Aim of the task — Restate, word for word, the lines from the opening line of the data through the line containing "set_clock_uncertainty 0.2 [all_clocks]", both included, and nothing else.

Input data —
....
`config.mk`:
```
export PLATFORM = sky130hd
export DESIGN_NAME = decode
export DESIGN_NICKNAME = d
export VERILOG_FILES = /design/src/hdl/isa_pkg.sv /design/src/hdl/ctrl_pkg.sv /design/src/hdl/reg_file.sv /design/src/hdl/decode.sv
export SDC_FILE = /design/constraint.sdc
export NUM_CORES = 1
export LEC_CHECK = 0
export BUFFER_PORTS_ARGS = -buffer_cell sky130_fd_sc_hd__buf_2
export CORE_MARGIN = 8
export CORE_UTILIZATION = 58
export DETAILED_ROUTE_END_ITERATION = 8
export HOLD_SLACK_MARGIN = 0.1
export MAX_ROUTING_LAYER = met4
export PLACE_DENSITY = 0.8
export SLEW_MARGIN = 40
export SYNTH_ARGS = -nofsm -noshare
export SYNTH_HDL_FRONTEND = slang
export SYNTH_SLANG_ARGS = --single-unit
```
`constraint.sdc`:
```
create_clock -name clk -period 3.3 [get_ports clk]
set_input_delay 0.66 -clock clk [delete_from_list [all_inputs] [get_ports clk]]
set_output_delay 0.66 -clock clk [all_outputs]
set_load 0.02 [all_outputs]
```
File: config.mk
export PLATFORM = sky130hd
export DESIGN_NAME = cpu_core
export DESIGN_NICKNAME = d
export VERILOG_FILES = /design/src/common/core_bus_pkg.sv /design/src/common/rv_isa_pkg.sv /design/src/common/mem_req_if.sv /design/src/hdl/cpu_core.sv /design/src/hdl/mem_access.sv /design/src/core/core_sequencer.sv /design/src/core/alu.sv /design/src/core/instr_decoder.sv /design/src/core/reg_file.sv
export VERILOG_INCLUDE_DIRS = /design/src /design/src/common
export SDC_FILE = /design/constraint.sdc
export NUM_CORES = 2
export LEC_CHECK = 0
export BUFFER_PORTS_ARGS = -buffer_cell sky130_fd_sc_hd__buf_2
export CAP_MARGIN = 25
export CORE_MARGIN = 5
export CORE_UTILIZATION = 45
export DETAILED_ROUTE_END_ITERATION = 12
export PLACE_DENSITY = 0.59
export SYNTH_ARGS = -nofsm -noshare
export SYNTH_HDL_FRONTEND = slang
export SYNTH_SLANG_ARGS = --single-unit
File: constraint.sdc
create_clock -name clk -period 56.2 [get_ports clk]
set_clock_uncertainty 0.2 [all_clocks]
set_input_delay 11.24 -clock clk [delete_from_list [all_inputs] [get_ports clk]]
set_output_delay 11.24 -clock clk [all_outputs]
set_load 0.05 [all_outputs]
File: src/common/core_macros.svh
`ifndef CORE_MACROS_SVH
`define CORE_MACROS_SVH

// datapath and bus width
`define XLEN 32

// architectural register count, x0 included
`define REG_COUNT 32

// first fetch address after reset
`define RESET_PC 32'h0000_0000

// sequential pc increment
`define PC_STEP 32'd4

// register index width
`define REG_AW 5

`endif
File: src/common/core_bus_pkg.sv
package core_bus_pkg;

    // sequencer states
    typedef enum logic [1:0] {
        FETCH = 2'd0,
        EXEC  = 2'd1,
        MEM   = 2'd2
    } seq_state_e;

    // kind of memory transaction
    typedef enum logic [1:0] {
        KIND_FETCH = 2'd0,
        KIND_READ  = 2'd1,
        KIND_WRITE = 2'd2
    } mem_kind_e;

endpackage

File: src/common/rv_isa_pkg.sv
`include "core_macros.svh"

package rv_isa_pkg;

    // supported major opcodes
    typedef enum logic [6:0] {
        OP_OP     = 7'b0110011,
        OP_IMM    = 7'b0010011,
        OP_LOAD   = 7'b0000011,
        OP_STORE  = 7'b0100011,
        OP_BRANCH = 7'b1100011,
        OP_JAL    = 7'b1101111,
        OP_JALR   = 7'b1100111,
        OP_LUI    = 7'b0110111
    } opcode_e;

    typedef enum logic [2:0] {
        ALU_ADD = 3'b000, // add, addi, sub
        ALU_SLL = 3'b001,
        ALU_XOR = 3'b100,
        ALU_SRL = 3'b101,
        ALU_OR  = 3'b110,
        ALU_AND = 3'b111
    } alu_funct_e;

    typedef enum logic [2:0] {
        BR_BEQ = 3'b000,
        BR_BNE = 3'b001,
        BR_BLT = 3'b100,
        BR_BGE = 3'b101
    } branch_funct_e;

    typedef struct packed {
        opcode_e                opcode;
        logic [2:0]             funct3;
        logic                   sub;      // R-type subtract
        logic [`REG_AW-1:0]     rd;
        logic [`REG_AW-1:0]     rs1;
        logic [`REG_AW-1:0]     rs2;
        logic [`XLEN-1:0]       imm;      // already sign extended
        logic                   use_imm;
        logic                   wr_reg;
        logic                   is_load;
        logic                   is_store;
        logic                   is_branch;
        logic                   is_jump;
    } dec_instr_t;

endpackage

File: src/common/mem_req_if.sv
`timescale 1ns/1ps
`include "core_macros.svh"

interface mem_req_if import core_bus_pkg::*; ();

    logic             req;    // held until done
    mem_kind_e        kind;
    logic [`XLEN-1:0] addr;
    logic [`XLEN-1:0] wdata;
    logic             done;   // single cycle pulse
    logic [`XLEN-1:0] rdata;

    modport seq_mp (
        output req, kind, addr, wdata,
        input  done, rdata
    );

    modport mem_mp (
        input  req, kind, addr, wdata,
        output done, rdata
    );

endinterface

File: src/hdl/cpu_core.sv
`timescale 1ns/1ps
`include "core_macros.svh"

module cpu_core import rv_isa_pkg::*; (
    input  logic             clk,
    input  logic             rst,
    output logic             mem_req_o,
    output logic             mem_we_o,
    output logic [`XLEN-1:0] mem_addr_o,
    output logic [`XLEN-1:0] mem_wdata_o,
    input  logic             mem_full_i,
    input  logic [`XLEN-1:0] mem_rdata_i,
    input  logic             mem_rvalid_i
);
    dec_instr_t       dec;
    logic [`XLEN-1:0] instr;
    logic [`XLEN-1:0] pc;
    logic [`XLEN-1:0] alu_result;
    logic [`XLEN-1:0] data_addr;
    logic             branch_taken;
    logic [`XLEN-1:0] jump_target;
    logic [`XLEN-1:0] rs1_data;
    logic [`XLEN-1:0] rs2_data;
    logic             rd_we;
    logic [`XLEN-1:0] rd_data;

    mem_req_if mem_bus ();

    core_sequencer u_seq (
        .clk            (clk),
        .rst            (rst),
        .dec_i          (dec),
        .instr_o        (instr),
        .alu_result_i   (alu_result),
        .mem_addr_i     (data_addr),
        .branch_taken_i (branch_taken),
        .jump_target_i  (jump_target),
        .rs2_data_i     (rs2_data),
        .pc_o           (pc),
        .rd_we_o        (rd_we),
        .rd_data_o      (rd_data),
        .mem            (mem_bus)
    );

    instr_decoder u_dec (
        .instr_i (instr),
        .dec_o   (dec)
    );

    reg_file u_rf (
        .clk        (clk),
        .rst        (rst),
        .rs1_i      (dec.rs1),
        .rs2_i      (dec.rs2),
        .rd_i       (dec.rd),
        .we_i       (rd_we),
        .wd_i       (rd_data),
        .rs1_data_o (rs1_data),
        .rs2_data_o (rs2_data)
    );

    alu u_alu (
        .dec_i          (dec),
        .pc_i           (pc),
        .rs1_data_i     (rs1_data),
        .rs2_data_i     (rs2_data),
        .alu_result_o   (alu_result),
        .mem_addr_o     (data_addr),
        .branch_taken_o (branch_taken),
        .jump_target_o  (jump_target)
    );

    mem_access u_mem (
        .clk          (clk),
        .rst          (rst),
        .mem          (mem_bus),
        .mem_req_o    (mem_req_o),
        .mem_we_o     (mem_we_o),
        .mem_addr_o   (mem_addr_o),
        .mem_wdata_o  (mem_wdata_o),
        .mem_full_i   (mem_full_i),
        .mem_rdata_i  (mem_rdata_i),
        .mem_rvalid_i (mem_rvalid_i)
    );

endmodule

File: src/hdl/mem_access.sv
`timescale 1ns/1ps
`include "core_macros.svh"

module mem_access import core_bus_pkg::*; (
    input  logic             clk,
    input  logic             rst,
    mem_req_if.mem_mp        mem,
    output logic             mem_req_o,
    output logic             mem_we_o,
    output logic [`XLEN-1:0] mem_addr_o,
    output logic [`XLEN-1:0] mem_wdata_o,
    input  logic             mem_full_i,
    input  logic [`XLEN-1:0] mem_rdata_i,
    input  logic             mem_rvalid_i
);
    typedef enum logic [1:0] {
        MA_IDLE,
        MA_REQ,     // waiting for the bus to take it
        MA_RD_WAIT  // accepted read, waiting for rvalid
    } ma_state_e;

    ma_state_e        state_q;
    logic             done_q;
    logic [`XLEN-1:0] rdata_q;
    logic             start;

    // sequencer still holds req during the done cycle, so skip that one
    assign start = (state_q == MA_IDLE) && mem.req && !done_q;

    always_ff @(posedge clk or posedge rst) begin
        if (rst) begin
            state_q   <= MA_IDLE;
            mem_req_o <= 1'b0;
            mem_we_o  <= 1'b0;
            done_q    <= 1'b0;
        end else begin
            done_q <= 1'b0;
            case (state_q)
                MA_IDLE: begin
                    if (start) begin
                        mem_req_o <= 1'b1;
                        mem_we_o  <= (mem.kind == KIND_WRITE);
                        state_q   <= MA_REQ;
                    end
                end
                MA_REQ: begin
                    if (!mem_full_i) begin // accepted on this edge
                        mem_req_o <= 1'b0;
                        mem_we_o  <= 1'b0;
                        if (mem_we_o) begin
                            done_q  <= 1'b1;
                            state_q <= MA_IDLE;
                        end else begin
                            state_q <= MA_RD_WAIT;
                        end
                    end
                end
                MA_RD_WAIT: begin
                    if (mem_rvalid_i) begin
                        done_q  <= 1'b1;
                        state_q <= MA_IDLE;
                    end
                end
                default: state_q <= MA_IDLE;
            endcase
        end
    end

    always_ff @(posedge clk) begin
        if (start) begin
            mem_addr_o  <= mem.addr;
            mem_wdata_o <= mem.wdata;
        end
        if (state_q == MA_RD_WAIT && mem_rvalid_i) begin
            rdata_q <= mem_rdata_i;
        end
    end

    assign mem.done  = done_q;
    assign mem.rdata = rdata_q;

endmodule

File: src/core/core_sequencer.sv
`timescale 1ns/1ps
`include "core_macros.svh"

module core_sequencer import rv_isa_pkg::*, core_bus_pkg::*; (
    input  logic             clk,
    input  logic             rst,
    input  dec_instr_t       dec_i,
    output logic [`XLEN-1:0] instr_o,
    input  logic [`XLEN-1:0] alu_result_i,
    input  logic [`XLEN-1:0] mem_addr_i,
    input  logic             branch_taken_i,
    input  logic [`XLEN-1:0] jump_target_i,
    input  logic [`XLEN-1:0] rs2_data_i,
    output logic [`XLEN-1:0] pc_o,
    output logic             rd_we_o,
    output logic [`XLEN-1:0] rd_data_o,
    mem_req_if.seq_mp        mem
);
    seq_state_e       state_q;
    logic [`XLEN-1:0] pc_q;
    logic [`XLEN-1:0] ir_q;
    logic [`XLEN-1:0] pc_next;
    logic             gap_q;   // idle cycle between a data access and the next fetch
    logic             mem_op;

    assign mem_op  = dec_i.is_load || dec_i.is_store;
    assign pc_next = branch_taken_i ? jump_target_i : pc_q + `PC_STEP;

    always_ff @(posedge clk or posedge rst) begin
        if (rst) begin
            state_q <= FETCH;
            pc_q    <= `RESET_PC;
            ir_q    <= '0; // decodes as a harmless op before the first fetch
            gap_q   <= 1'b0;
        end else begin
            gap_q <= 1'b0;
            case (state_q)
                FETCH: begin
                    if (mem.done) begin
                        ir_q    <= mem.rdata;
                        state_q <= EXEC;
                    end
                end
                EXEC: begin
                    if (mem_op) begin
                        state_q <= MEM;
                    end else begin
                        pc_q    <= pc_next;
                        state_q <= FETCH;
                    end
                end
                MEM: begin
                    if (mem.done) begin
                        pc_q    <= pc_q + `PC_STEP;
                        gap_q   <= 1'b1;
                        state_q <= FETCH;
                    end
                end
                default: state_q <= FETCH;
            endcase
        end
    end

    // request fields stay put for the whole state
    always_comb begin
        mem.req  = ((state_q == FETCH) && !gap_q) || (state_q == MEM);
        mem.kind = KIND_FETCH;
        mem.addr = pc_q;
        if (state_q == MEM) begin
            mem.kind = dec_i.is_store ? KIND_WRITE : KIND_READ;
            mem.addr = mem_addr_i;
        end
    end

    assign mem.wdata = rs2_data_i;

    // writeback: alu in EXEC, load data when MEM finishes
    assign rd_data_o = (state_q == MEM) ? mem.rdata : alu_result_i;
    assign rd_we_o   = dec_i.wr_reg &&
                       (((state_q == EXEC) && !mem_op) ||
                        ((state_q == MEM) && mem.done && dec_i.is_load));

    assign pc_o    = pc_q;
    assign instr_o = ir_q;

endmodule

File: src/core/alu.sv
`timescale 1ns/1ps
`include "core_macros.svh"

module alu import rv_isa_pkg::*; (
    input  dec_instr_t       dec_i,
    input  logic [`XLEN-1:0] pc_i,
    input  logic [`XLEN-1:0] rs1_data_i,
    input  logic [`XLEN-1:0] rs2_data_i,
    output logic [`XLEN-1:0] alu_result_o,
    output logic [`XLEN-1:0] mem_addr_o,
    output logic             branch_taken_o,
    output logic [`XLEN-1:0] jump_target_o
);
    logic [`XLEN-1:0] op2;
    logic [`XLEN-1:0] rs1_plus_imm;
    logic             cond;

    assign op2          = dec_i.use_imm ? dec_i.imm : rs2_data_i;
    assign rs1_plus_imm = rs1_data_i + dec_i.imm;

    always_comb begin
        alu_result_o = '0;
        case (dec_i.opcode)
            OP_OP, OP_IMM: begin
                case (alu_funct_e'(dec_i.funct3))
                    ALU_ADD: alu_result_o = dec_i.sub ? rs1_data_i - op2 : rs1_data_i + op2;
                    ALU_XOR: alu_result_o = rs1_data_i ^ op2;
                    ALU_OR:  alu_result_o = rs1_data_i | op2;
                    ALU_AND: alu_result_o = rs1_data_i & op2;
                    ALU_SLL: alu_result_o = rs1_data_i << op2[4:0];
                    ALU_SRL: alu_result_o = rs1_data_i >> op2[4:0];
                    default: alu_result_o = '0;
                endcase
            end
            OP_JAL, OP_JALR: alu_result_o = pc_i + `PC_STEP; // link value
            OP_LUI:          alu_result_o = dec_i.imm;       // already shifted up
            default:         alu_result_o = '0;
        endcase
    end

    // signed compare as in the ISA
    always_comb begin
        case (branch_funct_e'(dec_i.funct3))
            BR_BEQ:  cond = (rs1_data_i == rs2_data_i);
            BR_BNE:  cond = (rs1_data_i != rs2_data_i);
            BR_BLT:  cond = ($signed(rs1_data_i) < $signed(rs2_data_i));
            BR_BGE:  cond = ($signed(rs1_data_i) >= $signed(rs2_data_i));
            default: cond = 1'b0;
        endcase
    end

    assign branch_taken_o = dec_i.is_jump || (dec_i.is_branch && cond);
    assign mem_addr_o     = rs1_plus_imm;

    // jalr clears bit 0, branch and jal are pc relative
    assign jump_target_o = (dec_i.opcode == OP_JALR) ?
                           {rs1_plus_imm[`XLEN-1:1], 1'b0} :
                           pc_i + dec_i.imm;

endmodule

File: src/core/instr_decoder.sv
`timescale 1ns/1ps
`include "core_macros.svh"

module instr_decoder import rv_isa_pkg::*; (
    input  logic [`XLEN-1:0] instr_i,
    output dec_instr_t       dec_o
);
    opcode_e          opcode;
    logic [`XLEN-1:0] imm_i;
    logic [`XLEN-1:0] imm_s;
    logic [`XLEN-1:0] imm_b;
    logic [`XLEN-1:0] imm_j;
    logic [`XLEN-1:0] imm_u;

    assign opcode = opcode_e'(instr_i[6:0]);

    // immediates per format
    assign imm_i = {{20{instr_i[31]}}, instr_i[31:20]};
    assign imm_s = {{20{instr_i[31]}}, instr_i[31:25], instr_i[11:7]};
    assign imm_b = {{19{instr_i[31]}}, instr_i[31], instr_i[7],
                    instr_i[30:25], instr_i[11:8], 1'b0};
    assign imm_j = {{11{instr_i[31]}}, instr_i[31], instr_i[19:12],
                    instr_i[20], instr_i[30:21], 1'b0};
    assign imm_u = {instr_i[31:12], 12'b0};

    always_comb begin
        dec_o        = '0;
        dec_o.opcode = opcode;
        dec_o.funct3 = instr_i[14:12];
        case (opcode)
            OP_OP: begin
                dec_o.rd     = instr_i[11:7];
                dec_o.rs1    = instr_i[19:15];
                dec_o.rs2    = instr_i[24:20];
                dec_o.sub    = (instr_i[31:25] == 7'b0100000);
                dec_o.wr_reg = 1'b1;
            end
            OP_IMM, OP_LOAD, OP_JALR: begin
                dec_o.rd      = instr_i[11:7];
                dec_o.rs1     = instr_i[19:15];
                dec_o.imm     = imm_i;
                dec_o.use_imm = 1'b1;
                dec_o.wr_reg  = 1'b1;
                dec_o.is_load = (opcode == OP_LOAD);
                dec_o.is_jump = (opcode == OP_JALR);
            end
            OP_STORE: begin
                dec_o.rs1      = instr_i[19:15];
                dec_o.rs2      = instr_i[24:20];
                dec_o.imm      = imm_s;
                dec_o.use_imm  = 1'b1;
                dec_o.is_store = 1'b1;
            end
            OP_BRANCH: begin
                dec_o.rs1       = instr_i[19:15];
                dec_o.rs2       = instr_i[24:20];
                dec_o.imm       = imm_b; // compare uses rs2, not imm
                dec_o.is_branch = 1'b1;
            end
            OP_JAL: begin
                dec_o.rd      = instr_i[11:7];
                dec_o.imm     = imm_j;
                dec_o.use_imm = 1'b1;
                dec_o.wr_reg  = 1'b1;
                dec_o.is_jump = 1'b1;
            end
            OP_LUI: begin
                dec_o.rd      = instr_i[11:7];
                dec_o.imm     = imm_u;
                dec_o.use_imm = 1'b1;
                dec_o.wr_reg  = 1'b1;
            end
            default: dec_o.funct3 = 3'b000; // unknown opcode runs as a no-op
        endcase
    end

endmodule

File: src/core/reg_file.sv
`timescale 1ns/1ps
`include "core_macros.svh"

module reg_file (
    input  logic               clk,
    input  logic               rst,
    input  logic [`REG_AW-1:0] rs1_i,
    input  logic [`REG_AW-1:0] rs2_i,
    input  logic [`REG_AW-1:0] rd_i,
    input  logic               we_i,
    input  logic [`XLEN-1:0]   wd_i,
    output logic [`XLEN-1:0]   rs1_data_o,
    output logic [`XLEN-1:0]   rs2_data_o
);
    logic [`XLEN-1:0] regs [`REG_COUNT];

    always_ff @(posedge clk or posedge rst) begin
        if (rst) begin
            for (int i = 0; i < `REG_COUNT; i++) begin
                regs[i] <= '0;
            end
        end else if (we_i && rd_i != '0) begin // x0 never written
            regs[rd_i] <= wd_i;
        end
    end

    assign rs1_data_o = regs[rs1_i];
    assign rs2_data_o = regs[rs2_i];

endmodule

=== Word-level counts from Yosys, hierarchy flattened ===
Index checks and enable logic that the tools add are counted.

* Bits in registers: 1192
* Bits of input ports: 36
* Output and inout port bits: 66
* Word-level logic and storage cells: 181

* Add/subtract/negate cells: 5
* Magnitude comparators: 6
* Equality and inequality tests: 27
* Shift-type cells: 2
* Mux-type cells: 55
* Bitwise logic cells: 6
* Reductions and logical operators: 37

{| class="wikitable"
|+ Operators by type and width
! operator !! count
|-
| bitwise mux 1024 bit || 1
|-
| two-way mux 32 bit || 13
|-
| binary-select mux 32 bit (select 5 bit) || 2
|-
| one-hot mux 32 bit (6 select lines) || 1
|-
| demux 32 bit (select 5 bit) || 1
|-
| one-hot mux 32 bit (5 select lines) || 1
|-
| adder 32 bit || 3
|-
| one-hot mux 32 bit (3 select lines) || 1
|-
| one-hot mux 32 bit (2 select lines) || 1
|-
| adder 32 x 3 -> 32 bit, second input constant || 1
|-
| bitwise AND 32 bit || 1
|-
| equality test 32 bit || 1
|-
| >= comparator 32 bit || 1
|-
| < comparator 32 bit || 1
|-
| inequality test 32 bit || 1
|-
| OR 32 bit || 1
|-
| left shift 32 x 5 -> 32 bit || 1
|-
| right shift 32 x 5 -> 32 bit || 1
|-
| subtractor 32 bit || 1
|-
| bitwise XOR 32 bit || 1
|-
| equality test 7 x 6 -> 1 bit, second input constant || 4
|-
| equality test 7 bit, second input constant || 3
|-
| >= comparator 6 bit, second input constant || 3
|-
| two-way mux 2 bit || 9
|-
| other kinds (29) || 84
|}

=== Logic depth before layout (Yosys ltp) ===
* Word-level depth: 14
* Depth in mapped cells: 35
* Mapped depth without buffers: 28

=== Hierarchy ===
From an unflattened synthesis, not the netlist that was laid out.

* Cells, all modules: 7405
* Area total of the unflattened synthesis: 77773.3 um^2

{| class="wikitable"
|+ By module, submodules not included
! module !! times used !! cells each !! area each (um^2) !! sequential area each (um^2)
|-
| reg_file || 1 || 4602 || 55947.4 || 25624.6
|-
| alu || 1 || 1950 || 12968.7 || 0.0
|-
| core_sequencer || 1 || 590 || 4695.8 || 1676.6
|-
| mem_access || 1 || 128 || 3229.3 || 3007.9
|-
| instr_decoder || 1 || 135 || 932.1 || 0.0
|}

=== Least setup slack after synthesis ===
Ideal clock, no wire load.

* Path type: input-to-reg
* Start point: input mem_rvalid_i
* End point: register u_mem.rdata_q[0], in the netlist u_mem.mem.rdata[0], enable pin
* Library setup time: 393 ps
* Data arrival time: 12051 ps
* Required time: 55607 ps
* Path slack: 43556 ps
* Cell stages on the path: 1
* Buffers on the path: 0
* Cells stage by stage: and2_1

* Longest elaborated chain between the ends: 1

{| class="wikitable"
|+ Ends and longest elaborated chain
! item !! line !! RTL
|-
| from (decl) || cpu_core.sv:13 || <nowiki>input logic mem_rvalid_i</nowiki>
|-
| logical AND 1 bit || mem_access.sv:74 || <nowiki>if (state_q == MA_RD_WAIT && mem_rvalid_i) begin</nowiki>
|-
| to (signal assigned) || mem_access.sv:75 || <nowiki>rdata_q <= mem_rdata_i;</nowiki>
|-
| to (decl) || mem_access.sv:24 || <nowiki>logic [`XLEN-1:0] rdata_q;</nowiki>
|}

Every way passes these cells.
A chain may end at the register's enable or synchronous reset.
....
Solution to this task —
`config.mk`:
```
export PLATFORM = sky130hd
export DESIGN_NAME = decode
export DESIGN_NICKNAME = d
export VERILOG_FILES = /design/src/hdl/isa_pkg.sv /design/src/hdl/ctrl_pkg.sv /design/src/hdl/reg_file.sv /design/src/hdl/decode.sv
export SDC_FILE = /design/constraint.sdc
export NUM_CORES = 1
export LEC_CHECK = 0
export BUFFER_PORTS_ARGS = -buffer_cell sky130_fd_sc_hd__buf_2
export CORE_MARGIN = 8
export CORE_UTILIZATION = 58
export DETAILED_ROUTE_END_ITERATION = 8
export HOLD_SLACK_MARGIN = 0.1
export MAX_ROUTING_LAYER = met4
export PLACE_DENSITY = 0.8
export SLEW_MARGIN = 40
export SYNTH_ARGS = -nofsm -noshare
export SYNTH_HDL_FRONTEND = slang
export SYNTH_SLANG_ARGS = --single-unit
```
`constraint.sdc`:
```
create_clock -name clk -period 3.3 [get_ports clk]
set_input_delay 0.66 -clock clk [delete_from_list [all_inputs] [get_ports clk]]
set_output_delay 0.66 -clock clk [all_outputs]
set_load 0.02 [all_outputs]
```
File: config.mk
export PLATFORM = sky130hd
export DESIGN_NAME = cpu_core
export DESIGN_NICKNAME = d
export VERILOG_FILES = /design/src/common/core_bus_pkg.sv /design/src/common/rv_isa_pkg.sv /design/src/common/mem_req_if.sv /design/src/hdl/cpu_core.sv /design/src/hdl/mem_access.sv /design/src/core/core_sequencer.sv /design/src/core/alu.sv /design/src/core/instr_decoder.sv /design/src/core/reg_file.sv
export VERILOG_INCLUDE_DIRS = /design/src /design/src/common
export SDC_FILE = /design/constraint.sdc
export NUM_CORES = 2
export LEC_CHECK = 0
export BUFFER_PORTS_ARGS = -buffer_cell sky130_fd_sc_hd__buf_2
export CAP_MARGIN = 25
export CORE_MARGIN = 5
export CORE_UTILIZATION = 45
export DETAILED_ROUTE_END_ITERATION = 12
export PLACE_DENSITY = 0.59
export SYNTH_ARGS = -nofsm -noshare
export SYNTH_HDL_FRONTEND = slang
export SYNTH_SLANG_ARGS = --single-unit
File: constraint.sdc
create_clock -name clk -period 56.2 [get_ports clk]
set_clock_uncertainty 0.2 [all_clocks]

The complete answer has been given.